Then, the form will go to both parties, the CSIRT will provide the support that is needed and then the sectoral supervisor authority will do supervision. To make sure that process is actually not a burden in itself that you have three authorities especially if you also have the data breach notification to make sure not all two or three authorities call you at the same time for more information about the incident and to help you along, we will have a protocol between the CSIRT and supervisory authorities with just agreements on who gets to act first and who has to wait for what information from the other before they can act. So we are trying to streamline that process to make sure the operators can focus on fixing the incident first and only have get supervision after the incident is actually gone.

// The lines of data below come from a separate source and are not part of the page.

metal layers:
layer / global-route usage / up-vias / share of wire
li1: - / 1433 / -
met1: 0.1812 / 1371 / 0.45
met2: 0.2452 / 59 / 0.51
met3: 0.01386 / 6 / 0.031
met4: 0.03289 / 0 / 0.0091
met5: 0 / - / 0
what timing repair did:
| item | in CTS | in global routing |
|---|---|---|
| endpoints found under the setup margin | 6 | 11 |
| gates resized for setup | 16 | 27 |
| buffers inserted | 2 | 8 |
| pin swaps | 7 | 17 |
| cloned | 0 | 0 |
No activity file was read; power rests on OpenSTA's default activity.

This is our approach, as I said it's still being negotiated so there might be some small changes. Our proposal is scheduled doing to parliament within a month. I hope we make it, but it's an extremely difficult process, there is a lot of choices, policy choices, etc., also for our government, so we have to really convince them that we feel as a department that this is the right approach, we also have to convince the other departments since the Netherlands has a very decentralised responsibility framework, every sector has its own ministry, mostly, so yeah, we have got to work together and there are choices to make, difficult choices to make but for us this seems to be in the long run the best solution. Any questions?
BRIAN NISBET: Thank you very much, that is perfectly clear, all of it. No. It's an interesting piece of ‑‑ interesting directive, certainly. So, let's start here, please.

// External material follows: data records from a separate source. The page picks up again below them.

**config.mk**
```make
export PLATFORM = sky130hd
export DESIGN_NAME = uart_rx_frontend_flat
export DESIGN_NICKNAME = d
export VERILOG_FILES = /design/src/rtl/uart_pkg.sv /design/src/rtl/uart_rx_frontend_if.sv /design/src/rtl/uart_baud_tick.sv /design/src/rtl/uart_rx_frontend.sv /design/src/flat_wrapper.sv
export SDC_FILE = /design/constraint.sdc
export NUM_CORES = 1
export LEC_CHECK = 0
export CORE_UTILIZATION = 55
export CTS_BUF_LIST = sky130_fd_sc_hd__clkbuf_8 sky130_fd_sc_hd__clkbuf_16
export CTS_CLUSTER_DIAMETER = 60
export DETAILED_ROUTE_END_ITERATION = 8
export PLACE_DENSITY = 0.74
export SYNTH_ARGS = -nofsm -noshare
export SYNTH_HDL_FRONTEND = slang
export SYNTH_SLANG_ARGS = --single-unit
```
**constraint.sdc**
```tcl
create_clock -name clk -period 3.2 [get_ports clk]
set_clock_uncertainty 0.2 [all_clocks]
set_input_delay 0.48 -clock clk [delete_from_list [all_inputs] [get_ports clk]]
set_output_delay 0.48 -clock clk [all_outputs]
set_load 0.01 [all_outputs]
```
**src/rtl/uart_pkg.sv**
```systemverilog
// Shared UART definitions used by the receive front end and the transmit stage.
package uart_pkg;

  localparam int unsigned OVERSAMPLE_DEFAULT = 16;
  localparam int unsigned DATA_BITS          = 8;

  typedef enum logic [1:0] {
    IDLE,
    START,
    DATA,
    STOP
  } uart_state_e;

endpackage

```
**src/rtl/uart_rx_frontend_if.sv**
```systemverilog
// Byte delivery handshake and status pulses between the UART receiver and the core.
interface uart_rx_frontend_if;
  import uart_pkg::*;

  logic [DATA_BITS-1:0] rx_data;
  logic                 rx_valid;
  logic                 rx_ready;
  logic                 frame_err;
  logic                 overrun;
  logic                 busy;

  modport master (
    output rx_data,
    output rx_valid,
    output frame_err,
    output overrun,
    output busy,
    input  rx_ready
  );

  modport slave (
    input  rx_data,
    input  rx_valid,
    input  frame_err,
    input  overrun,
    input  busy,
    output rx_ready
  );

endinterface

```
**src/rtl/uart_baud_tick.sv**
```systemverilog
// Oversample tick generator: one-cycle tick every DIV clocks, restartable to
// phase-align sampling with a detected start edge.
module uart_baud_tick #(
  parameter int unsigned DIV = 1
) (
  input  logic clk,
  input  logic rst_n,
  input  logic restart,
  output logic tick
);

  localparam int unsigned      CNT_W    = (DIV > 1) ? $clog2(DIV) : 1;
  localparam logic [CNT_W-1:0] CNT_LAST = CNT_W'(DIV - 1);

  logic [CNT_W-1:0] cnt;

  // Divider counter: wraps at DIV-1, forced to zero on restart.
  always_ff @(posedge clk or negedge rst_n) begin
    if (!rst_n) begin
      cnt <= '0;
    end else if (restart || (cnt == CNT_LAST)) begin
      cnt <= '0;
    end else begin
      cnt <= cnt + CNT_W'(1);
    end
  end

  assign tick = (cnt == CNT_LAST);

endmodule

```
**src/rtl/uart_rx_frontend.sv**
```systemverilog
// UART 8N1 receiver: pin synchroniser, oversampled de-framing FSM and a
// single-entry holding register presented over a valid/ready handshake.
module uart_rx_frontend
  import uart_pkg::*;
#(
  parameter int unsigned CLK_HZ     = 100000000,
  parameter int unsigned BAUD       = 115200,
  parameter int unsigned OVERSAMPLE = OVERSAMPLE_DEFAULT
) (
  input  logic               clk,
  input  logic               rst_n,
  input  logic               uart_rx,
  uart_rx_frontend_if.master rx_if
);

  localparam int unsigned       DIV       = CLK_HZ / (BAUD * OVERSAMPLE);
  localparam int unsigned       SAMP_W    = $clog2(OVERSAMPLE);
  localparam logic [SAMP_W-1:0] SAMP_MID  = SAMP_W'(OVERSAMPLE / 2 - 1);
  localparam logic [SAMP_W-1:0] SAMP_LAST = SAMP_W'(OVERSAMPLE - 1);
  localparam logic [2:0]        BIT_LAST  = 3'(DATA_BITS - 1);

  logic                 sync1;
  logic                 rx_s;
  logic [1:0]           sync_fill;
  logic                 armed;
  logic                 wait_high;
  uart_state_e          state;
  uart_state_e          state_nxt;
  logic                 tick;
  logic                 restart;
  logic                 start_ok;
  logic                 mid_start;
  logic                 mid_bit;
  logic                 byte_done;
  logic                 stop_bad;
  logic [SAMP_W-1:0]    samp_cnt;
  logic [2:0]           bit_cnt;
  logic [DATA_BITS-1:0] shift;

  // Two-flop synchroniser, preset to the idle level.
  always_ff @(posedge clk or negedge rst_n) begin
    if (!rst_n) begin
      sync1 <= 1'b1;
      rx_s  <= 1'b1;
    end else begin
      sync1 <= uart_rx;
      rx_s  <= sync1;
    end
  end

  // Arm on a real high line. sync_fill marks when rx_s carries pin data rather
  // than the reset preset, so releasing reset mid-frame cannot arm falsely.
  // wait_high blocks restart after a bad stop bit until the line returns high.
  always_ff @(posedge clk or negedge rst_n) begin
    if (!rst_n) begin
      sync_fill <= '0;
      armed     <= 1'b0;
      wait_high <= 1'b0;
    end else begin
      sync_fill <= {sync_fill[0], 1'b1};
      armed     <= armed | (rx_s & sync_fill[1]);
      if (stop_bad) begin
        wait_high <= 1'b1;
      end else if (rx_s) begin
        wait_high <= 1'b0;
      end
    end
  end

  assign start_ok  = armed && !wait_high && !rx_s;
  assign mid_start = tick && (samp_cnt == SAMP_MID);
  assign mid_bit   = tick && (samp_cnt == SAMP_LAST);

  uart_baud_tick #(
    .DIV(DIV)
  ) u_baud_tick (
    .clk    (clk),
    .rst_n  (rst_n),
    .restart(restart),
    .tick   (tick)
  );

  // FSM state register.
  always_ff @(posedge clk or negedge rst_n) begin
    if (!rst_n) begin
      state <= IDLE;
    end else begin
      state <= state_nxt;
    end
  end

  // FSM next-state logic.
  always_comb begin
    state_nxt = state;
    case (state)
      IDLE:  if (start_ok) state_nxt = START;
      START: if (mid_start) state_nxt = rx_s ? IDLE : DATA;
      DATA:  if (mid_bit && (bit_cnt == BIT_LAST)) state_nxt = STOP;
      STOP:  if (mid_bit) state_nxt = IDLE;
      default: state_nxt = IDLE;
    endcase
  end

  // FSM outputs: busy level, tick restart and stop-bit verdict strobes.
  always_comb begin
    rx_if.busy = (state != IDLE);
    restart    = 1'b0;
    byte_done  = 1'b0;
    stop_bad   = 1'b0;
    case (state)
      IDLE: restart = start_ok;
      STOP: begin
        byte_done = mid_bit && rx_s;
        stop_bad  = mid_bit && !rx_s;
      end
      default: ;
    endcase
  end

  // Sample and bit counters plus the LSB-first shift register.
  always_ff @(posedge clk or negedge rst_n) begin
    if (!rst_n) begin
      samp_cnt <= '0;
      bit_cnt  <= '0;
      shift    <= '0;
    end else begin
      case (state)
        IDLE: if (start_ok) samp_cnt <= '0;
        START: begin
          if (mid_start) begin
            samp_cnt <= '0;
            bit_cnt  <= '0;
          end else if (tick) begin
            samp_cnt <= samp_cnt + SAMP_W'(1);
          end
        end
        DATA: begin
          if (mid_bit) begin
            samp_cnt <= '0;
            bit_cnt  <= bit_cnt + 3'd1;
            shift    <= {rx_s, shift[DATA_BITS-1:1]};
          end else if (tick) begin
            samp_cnt <= samp_cnt + SAMP_W'(1);
          end
        end
        STOP: begin
          if (mid_bit) begin
            samp_cnt <= '0;
          end else if (tick) begin
            samp_cnt <= samp_cnt + SAMP_W'(1);
          end
        end
        default: ;
      endcase
    end
  end

  // Holding register and handshake; a byte arriving while the slot is full
  // and not being drained is dropped and reported as an overrun.
  always_ff @(posedge clk or negedge rst_n) begin
    if (!rst_n) begin
      rx_if.rx_data   <= '0;
      rx_if.rx_valid  <= 1'b0;
      rx_if.frame_err <= 1'b0;
      rx_if.overrun   <= 1'b0;
    end else begin
      rx_if.frame_err <= stop_bad;
      rx_if.overrun   <= byte_done && rx_if.rx_valid && !rx_if.rx_ready;
      if (byte_done && (!rx_if.rx_valid || rx_if.rx_ready)) begin
        rx_if.rx_data  <= shift;
        rx_if.rx_valid <= 1'b1;
      end else if (rx_if.rx_valid && rx_if.rx_ready) begin
        rx_if.rx_valid <= 1'b0;
      end
    end
  end

endmodule

```
**src/flat_wrapper.sv**
```systemverilog
// flat-port wrapper written by rule: the top's interface ports become plain ports
module uart_rx_frontend_flat import uart_pkg::*;
#(
  parameter int unsigned CLK_HZ     = 100000000,
  parameter int unsigned BAUD       = 115200,
  parameter int unsigned OVERSAMPLE = OVERSAMPLE_DEFAULT
)
  (clk, rst_n, uart_rx, rx_if_rx_data, rx_if_rx_valid, rx_if_frame_err, rx_if_overrun, rx_if_busy, rx_if_rx_ready);
  uart_rx_frontend_if rx_if_i ();
  input  logic clk;
  input  logic rst_n;
  input  logic uart_rx;
  output wire logic [$bits(rx_if_i.rx_data)-1:0] rx_if_rx_data;
  output wire logic [$bits(rx_if_i.rx_valid)-1:0] rx_if_rx_valid;
  output wire logic [$bits(rx_if_i.frame_err)-1:0] rx_if_frame_err;
  output wire logic [$bits(rx_if_i.overrun)-1:0] rx_if_overrun;
  output wire logic [$bits(rx_if_i.busy)-1:0] rx_if_busy;
  input wire logic [$bits(rx_if_i.rx_ready)-1:0] rx_if_rx_ready;
  assign rx_if_rx_data = rx_if_i.rx_data;
  assign rx_if_rx_valid = rx_if_i.rx_valid;
  assign rx_if_frame_err = rx_if_i.frame_err;
  assign rx_if_overrun = rx_if_i.overrun;
  assign rx_if_busy = rx_if_i.busy;
  assign rx_if_i.rx_ready = rx_if_rx_ready;
  uart_rx_frontend #(.CLK_HZ(CLK_HZ), .BAUD(BAUD), .OVERSAMPLE(OVERSAMPLE)) u_core (.clk(clk), .rst_n(rst_n), .uart_rx(uart_rx), .rx_if(rx_if_i));
endmodule
```
======== Yosys cells after proc, flatten, opt, wreduce, memory -nomap -nowiden ========
Index checks and enable logic that the tools add are counted.
operators by class
  equal/unequal tests ..................... 12
  mux-type cells .......................... 22
  bitwise logic cells ..................... 2
  reductions and logical operators ........ 26
  add/sub/neg operators ................... 3
operator list
  operator             count
  $mux 4               4
  $pmux 4 s3           1
  $logic_and 1x1->1    11
  $mux 2               5
  $ne 2x1->1 const B   5
  $pmux 2 s4           1
  $reduce_bool 2->1    4
  $mux 1               7
  $add 6x1->6 const B  1
  $eq 6x6->1 const B   1
  $mux 3               2
  $mux 6               1
  $pmux 3 s2           1
  $add 4x1->4 const B  1
  $eq 2x2->1 const B   2
  $eq 4x3->1 const B   1
  $eq 4x4->1 const B   1
  $logic_not 1->1      4
  $reduce_and 4->1     1
  $add 3x1->3 const B  1
  $eq 3x3->1 const B   1
  $reduce_and 3->1     1
  $eq 2x1->1 const B   1
  $logic_not 2->1      1
  other kinds (5)      6
storage, ports and cells
  logic and storage cells ................. 79
  input port bits ......................... 4
  register bits after elaboration ......... 40

======== Logic depth before layout (Yosys ltp) ========
Gate-level depths: netlist of run 1.
  word-level depth ........................ 6
  depth in mapped cells ................... 7

======== Modules after synthesis ========
A second synthesis of run 1 with hierarchy kept.
unflattened totals
  cells, all modules ...................... 147
  area, all modules ....................... 1820.5 um^2
by module, submodules not included
  module            cells each  instances  area each (um^2)  sequential area each (um^2)
  uart_rx_frontend  121         1          1532.7            853.3
  uart_baud_tick    26          1          287.8             150.1

======== Worst setup path after synthesis of run 1 ========
OpenSTA, ideal clock, no wires.
  kind .................................... reg2reg
  from .................................... reg u_core.u_baud_tick.cnt[1]
  to ...................................... reg u_core.rx_if.rx_data[0]
  clock period less this slack ............ 2.087 ns
  arrival ................................. 1.762 ns
  cell stages (with the launch flop) ...... 8
  library setup time ...................... 0.125 ns
  path slack .............................. 1.113 ns
  cells stage by stage .................... dfrtp_1 inv_1 ha_1 nand4b_4 or2_1 buf_6 nor3_4 mux2_2
between the ends
  cells in the longest elaborated chain, start to end .. 5
ends and longest elaborated chain
  what                      line                       source
  start: declaration        uart_baud_tick.sv:15       logic [CNT_W-1:0] cnt;
  start signal: assignment  uart_baud_tick.sv:24       cnt <= cnt + CNT_W'(1);
  $eq 6x6->1                uart_baud_tick.sv:28       assign tick = (cnt == CNT_LAST);
  $logic_and 1x1->1         uart_rx_frontend.sv:72     assign mid_bit = tick && (samp_cnt == SAMP_LAST);
  $logic_and 1x1->1         uart_rx_frontend.sv:113    byte_done = mid_bit && rx_s;
  $mux 1                    uart_rx_frontend.sv:110    case (state)
  $logic_and 1x1->1         uart_rx_frontend.sv:169    if (byte_done && (!rx_if.rx_valid || rx_if.rx_ready)) begin
  end signal: assignment    uart_rx_frontend.sv:170    rx_if.rx_data <= shift;
  end: declaration          uart_rx_frontend_if.sv:13  output rx_data,
No other way between the ends.
A chain may end at the register's enable or synchronous reset.

==> flow_summary.json, run 1 <==
{
  "overflow": 0,
  "timing.rr.start": "u_core.u_baud_tick.cnt[1]$_DFF_PN0_",
  "setup_slack_ps": 836,
  "max-cap-violations": 0,
  "vdd_drop_max_v": 0.000545,
  "worst_slew_pin_slew_ps": 861,
  "cts.path.max_buffers": 2,
  "rsz0062_at_grt": "no",
  "yosysTopAreaCell": "dfrtp_1",
  "path_depth": 3,
  "fin_crit_sh": 0.739,
  "syn-cell-area_sq_mm": 0.00176,
  "viasPerCell": 5.58,
  "routedWlPerCell_microns": 15.3,
  "worst-endpoint-required_ps": 2520,
  "multi_input_area_sq_um": 709,
  "rows": 20,
  "ys_types": 39,
  "drc": 0,
  "numCtsBuffers": 5,
  "cp_num_buf_inv": 2,
  "hold_viol": 0,
  "highest_layer": "met4",
  "routed_wl_microns": 3210,
  "grt_max_degree": 41,
  "dp_hpwl_microns": 2110,
  "syn_nets": 157,
  "gr-usage-all-layers": 0.220,
  "synth_edf_count": 0,
  "setup_violations": 0,
  "cts_tree": "yes",
  "grt_antenna_before_repair": 0,
  "cp_max_fo": 14,
  "drtIter0Drc": 62,
  "p_int_uw": 893,
  "hp-class": "in -> async",
  "p_comb_frac": 0.118,
  "drv_slew": 0,
  "reg2reg_slack_ps": 860,
  "cpLargestDelayFamily": "buffers and inverters",
  "final_nets": 173,
  "fin_tns_setup_ps": 0,
  "r2r_end": "u_core.rx_if.rx_data[6]$_DFFE_PN0P_",
  "synth-seq-cells": 40,
  "grt_pass1_vias": 1162,
  "drive_above_1_share": 0.200,
  "synth_ff_type": "dfrtp_1",
  "crit_slowest_cell": "dfrtp_1",
  "wl_met1_microns": 1440,
  "p_leak_nw": 0.939,
  "num_vias": 1167,
  "place.gp.congestion": 0.776,
  "cts_root_buf": "clkbuf_8",
  "port_buffers": 15,
  "p_sw_uw": 290,
  "dp_slack_ps": 865,
  "async_flop_share": 1.00,
  "power_density_mw_per_mm2": 575,
  "die_y_microns": 58.6,
  "synth.top_cell.area_share": 0.540,
  "cp_data_arrival_time_ps": 1680,
  "pin_count": 16,
  "worstSetupPathType": "reg -> out",
  "critPathLaunchType": "register",
  "yosys_warnings": 0,
  "wl_met2_microns": 1580,
  "grt_pass1_wl_microns": 5420,
  "synth_area_leaders": "dfrtp_1, mux2_2, ha_1",
  "syn2layout_area_growth_pct": 16.8,
  "drtAntennaViolNets": 0,
  "fillers": 247,
  "cts.repair.resized": 0,
  "swShare": 0.245,
  "synth.yosys.seq_area_share": 0.570,
  "crit_chain": "nor2_1, inv_1, clkdlybuf4s50_1",
  "dr_wl_met3_microns": 125,
  "critPathCaptureType": "output pin",
  "hold_buffers": 0,
  "core-area_sq_mm": 0.00305,
  "netlist_instances": 148,
  "first_pass_iters": 4,
  "register_area_sq_mm": 0.00100,
  "start_util": 0.577,
  "timing.fmax_mhz": 423,
  "antenna-diode-count": 0,
  "cp-endpoint": "rx_if_busy",
  "clock_latency_ps": 290,
  "r2r_cells": 6,
  "postCtsSetupBuffers": 0,
  "whs_ps": 99.1,
  "slew_headroom": 0.426,
  "pwr-share-seq": 0.509,
  "fin_crit_ps": 2360,
  "slowest_delay_ps": 600,
  "numClockSinks": 40,
  "status": "completed",
  "clk_pin_slew_ps": 70,
  "synth_area_per_cell_sq_um": 11.9,
  "cts_max_level": 2,
  "clkPwrFrac": 0.373,
  "die_area_sq_mm": 0.00343,
  "dieWidth_microns": 58.6
}
## per-stage QoR
stage	cells	util	cell area (sq um)	power, mW
2_1_floorplan	148	-	1760	0.706
3_3_place_gp	201	0.633	1930	0.741
3_5_place_dp	201	0.633	1930	0.752
4_1_cts	209	0.674	2060	1.20
5_1_grt	209	0.674	2060	1.24
6_report	209	0.674	2060	1.18
## cell usage after synthesis (all sizes together), types with 5 or more instances
| master | n |
|---|---|
| a21oi | 5 |
| clkbuf | 5 |
| nand2 | 8 |
| dfrtp | 38 |
| nor3 | 7 |
| nor2 | 17 |
| mux2 | 17 |
| nand3 | 9 |
| ha | 5 |
| inv | 5 |
## logic make-up after synthesis
| family | share of synthesized area |
|---|---|
| fa+ha+maj | 0.0355 |
| buf+inv | 0.0277 |
| other cells | 0.00213 |
| xor+xnor | 0.0199 |
| simple gates | 0.159 |
| flops | 0.570 |
| compound gates | 0.0774 |
| mux | 0.109 |
## layer usage
metal  global-route usage  vias to the layer above
li1                     -                      555
met1                0.285                      584
met2                0.345                       23
met3               0.0593                        5
met4                0.109                        0
met5                    0                        -
## worst min path at each step
| stage | slack (ps) | cells past startpoint | to |
|---|---|---|---|
| 2_1_floorplan | -20 | 0 | async pin |
| 6_report | 100 | 1 | u_core.samp_cnt[1]$_DFFE_PN0P_ |
| 5_1_grt | 160 | 0 | u_core.rx_s$_DFF_PN1_ |
| 3_3_place_gp | 130 | 0 | u_core.sync_fill[1]$_DFF_PN0_ |
| 4_1_cts | 130 | 1 | u_core.samp_cnt[1]$_DFFE_PN0P_ |
| 3_5_place_dp | 140 | 0 | u_core.sync_fill[1]$_DFF_PN0_ |
## area by class of cell
| class | instances | share of cell area |
|---|---|---|
| inverter | 5 | 0.00912 |
| tap | 44 | 0.0267 |
| multi-input combinational | 97 | 0.345 |
| clock buffer | 7 | 0.0468 |
| timing repair buffer | 15 | 0.0705 |
| clock inverter | 1 | 0.0146 |
| sequential | 40 | 0.488 |
## cells in the final DEF, fill, tap and decap left out, types with 2 or more instances in the layout
cell type,count
a211oi_1,2
a21oi_1,5
clkbuf_8,7
clkdlybuf4s50_1,14
dfrtp_1,38
dfstp_2,2
ha_1,5
inv_1,5
mux2_2,17
nand2_1,8
nand3_1,9
nand3b_1,2
nor2_1,16
nor3_1,6
xnor2_1,2
xor2_1,2
## worst register-to-register path, cell delays in order (launching register included)
cell,delay [ps]
dfrtp_1,410
inv_1,70
ha_1,180
nand4b_4,130
or2_1,400
nor3_4,450
mux2_2,400
## power groups by stage
stage	Clock, mW	Combinational [mW]	Sequential (mW)
finish	0.442	0.139	0.603
global route	0.473	0.159	0.609
CTS	0.453	0.142	0.602
detailed placement	0	0.140	0.611
global placement	0	0.133	0.608
floorplan	0	0.110	0.596
## registers in the layout, summed over array words and instances, names as in the netlist, 2 cells and up, named ones only
signal                  count
u_core.sync_fill            2
u_core.rx_if.rx_data        8
u_core.samp_cnt             4
u_core.u_baud_tick.cnt      6
u_core.bit_cnt              3
u_core.shift                8
Note: power is estimated with default switching activity, not from simulation.
==> run 2: changes to the inputs <==
- clock period: 3.2 -> 2.2 ns (I/O delays scaled with it)
==> flow_summary.json, run 2 (synthesis gave the netlist of run 1 again) <==
{
  "clk_pin_slew_ps": 70,
  "grt_max_degree": 41,
  "pin_count": 16,
  "wl_met1_microns": 1390,
  "rows": 20,
  "fin_crit_ps": 2080,
  "highest_layer": "met4",
  "power_density_mw_per_mm2": 809,
  "vdd_drop_max_v": 0.000623,
  "numClockSinks": 40,
  "max-cap-violations": 0,
  "core-area_sq_mm": 0.00305,
  "dp_hpwl_microns": 2110,
  "pwr-share-seq": 0.511,
  "gr-usage-all-layers": 0.206,
  "first_pass_iters": 4,
  "reg_top3": "u_core.rx_if.rx_data: 8 flops, u_core.shift: 8 flops, u_core.u_baud_tick.cnt: 6 flops",
  "drc": 0,
  "die_y_microns": 58.6,
  "numCtsBuffers": 5,
  "hold_viol": 0,
  "p_comb_frac": 0.118,
  "drtAntennaViolNets": 0,
  "p_sw_uw": 410,
  "overflow": 0,
  "grt_pass1_wl_microns": 5120,
  "status": "completed",
  "place.gp.congestion": 0.812,
  "swShare": 0.239,
  "cts.path.max_buffers": 2,
  "dr_wl_met3_microns": 72,
  "critPathLaunchType": "register",
  "cts_tree": "yes",
  "layout_commonest_cell": "dfrtp_1",
  "timing.fmax_mhz": 480,
  "drv_slew": 0,
  "dpl-instance-area_sq_mm": 0.00197,
  "setup_violations": 0,
  "p_leak_nw": 0.965,
  "grt_antenna_before_repair": 0,
  "fin_tns_setup_ps": 0,
  "dp_cells": 205,
  "wl_met2_microns": 1440,
  "final_cell_mix": "dfrtp_1, mux2_2, nor2_1",
  "layout.cells.non_filler": 214,
  "routedWlPerCell_microns": 13.8,
  "syn2layout_area_growth_pct": 20.2,
  "fin_area_sq_mm": 0.00212,
  "critPathCaptureType": "register",
  "hp-class": "reg -> reg",
  "rsz0062_at_grt": "no",
  "p_int_mw": 1.30,
  "clock_latency_ps": 290,
  "cp_data_arrival_time_ps": 2050,
  "port_buffers": 15,
  "cts_max_level": 2,
  "drive_above_1_share": 0.235,
  "start_util": 0.577,
  "fin_crit_sh": 0.946,
  "num_vias": 1175,
  "grt_pass1_vias": 1157,
  "viasPerCell": 5.49,
  "cp_max_fo": 5,
  "cts_root_buf": "clkbuf_8",
  "worst-endpoint-required_ps": 2160,
  "clkPwrFrac": 0.371,
  "die_area_sq_mm": 0.00343,
  "antenna-diode-count": 0,
  "routed_wl_microns": 2960,
  "drtIter0Drc": 72,
  "dieWidth_microns": 58.6,
  "final_nets": 178,
  "worstSetupPathType": "reg -> reg"
}
-- run 2: cell types whose count changed in the layout (fill, tap and decap cells not counted), sizes merged --
| cell | delta |
|---|---|
| dlygate4sd3 | +1 |
| buf | +4 |
-- run 2: final timing paths --
| kind | endpoint | depth (start not counted) | slack (ps) | start |
|---|---|---|---|---|
| min | u_core.sync_fill[1]$_DFF_PN0_ | 0 | 150 | u_core.sync_fill[0]$_DFF_PN0_ |
| min reg2reg | u_core.sync_fill[1]$_DFF_PN0_ | 0 | 150 | u_core.sync_fill[0]$_DFF_PN0_ |
| min in group asynchronous | u_core.u_baud_tick.cnt[5]$_DFF_PN0_ | 3 | 420 | rst_n |
| max reg2reg | u_core.bit_cnt[2]$_DFFE_PN0P_ | 6 | 120 | u_core.u_baud_tick.cnt[1]$_DFF_PN0_ |
| max | u_core.bit_cnt[2]$_DFFE_PN0P_ | 6 | 120 | u_core.u_baud_tick.cnt[1]$_DFF_PN0_ |
| max in group asynchronous | async pin | 3 | 1000 | rst_n |
-- run 2: final cells by class --
cell class,count,area (sq um)
Timing Repair Buffer,20,198
Fill cell,242,936
Inverter,5,18.8
Sequential cell,40,1000
Clock inverter,1,30.0
Multi-Input combinational cell,97,714
Clock buffer,7,96.3
Tap cell,44,55.1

AUDIENCE SPEAKER: I am here as private citizen for this question. With the privacy of the parameters of what qualifies as an incident, I assume you have worked with the essential services to define those requirements, so is there a concern that industry has had input into what an IR is but citizens that are impacted have no way to help define those parameters, isn't that sort of anti‑democratic a little bit?
NATHALIE FALOT: Yes, so to establish these requirements we have the process of working with the sectoral department so for drinking water, that would be with ministry environment, and infrastructure, but plus the ministry of justice and the operators themselves. So the ministry of justice has taken the role of going for the more critical approach, so the parameters shouldn't be too high, and, at the same time, the ministry of ‑‑ that is responsible for that sector has its own responsibility there, so we will evaluate those parameters annually, probably, to look if they work, but we have had some experience with incidents so I feel that the parameters shouldn't be too high and I think that the, by working together with the three groups that we might have pretty good balance there.
MALCOLM HUTTY: From the London Internet Exchange LINX, and I am also with Euro‑IX which is an association of the European Internet Exchange point operators, are listed as essential services in annex 2. First of all, thank you very much for your presentation which was very interesting. But one thing did you move quite quickly past was the identification of operators for essential services. So I have got some questions for you about that. Firstly, it says in the definition that is an operator of essential services means an entity of the type referred to in annex 2 such as ‑‑ that is Internet Exchange points, which meet the criteria laid down in 5.2. Is it your understanding of that that they are separate qualifying criteria in Article 5.2 you have got to be both operator of ‑‑ both an Internet Exchange point, for example, and also a particular ‑‑ an IXP that happens to meet the criteria in 527 or is it your view that everyone that is an Internet Exchange point no matter how small, by definition meets what is said in 5.2?
NATHALIE FALOT: It's the first one. So the way we look at it and we have checked this with the implementation process and also with the NIS directive was negotiated, is that first you have to look at are you mentioned in annex 2, are you ‑‑ annex 2 has three columns, so you only have to look at the first two of them, the third is an example, but Internet Exchange points are mentioned in the digital infrastructure in the second column so what we do is first we look are you an Internet Exchange point and then with regards to Article 5.2 you have got certain parameters and those will be combined with thresholds. So, the threshold has to be, you have to have a certain number of users, for example, and you have to have a certain potential impact on society, that is what we do with regards to identifying our current vital processes in the Netherlands, and those thresholds will also be used to identify the operators that are part of that process. So, not all drinking water companies will be essential or have to be essential; they also have to meet certain thresholds with regards to their importance to society.
MALCOLM HUTTY: If I may follow‑up, that is what I was hoping you were going to say. The criteria in 5.2 that talks about an incident would have dis ‑‑ significant disruptive effects on the provision of that service, that is your parameters there, so I was trying to understand in the context of Internet Exchange point what service is being referred to, is it the service that have particular exchange point operator, is it the service of Internet Exchange provision within the Netherlands or the provision of Internet ‑‑ inter network interconnection within the Netherlands or is it more generally the availability of accessibility and connectivity of Internet access in the Netherlands?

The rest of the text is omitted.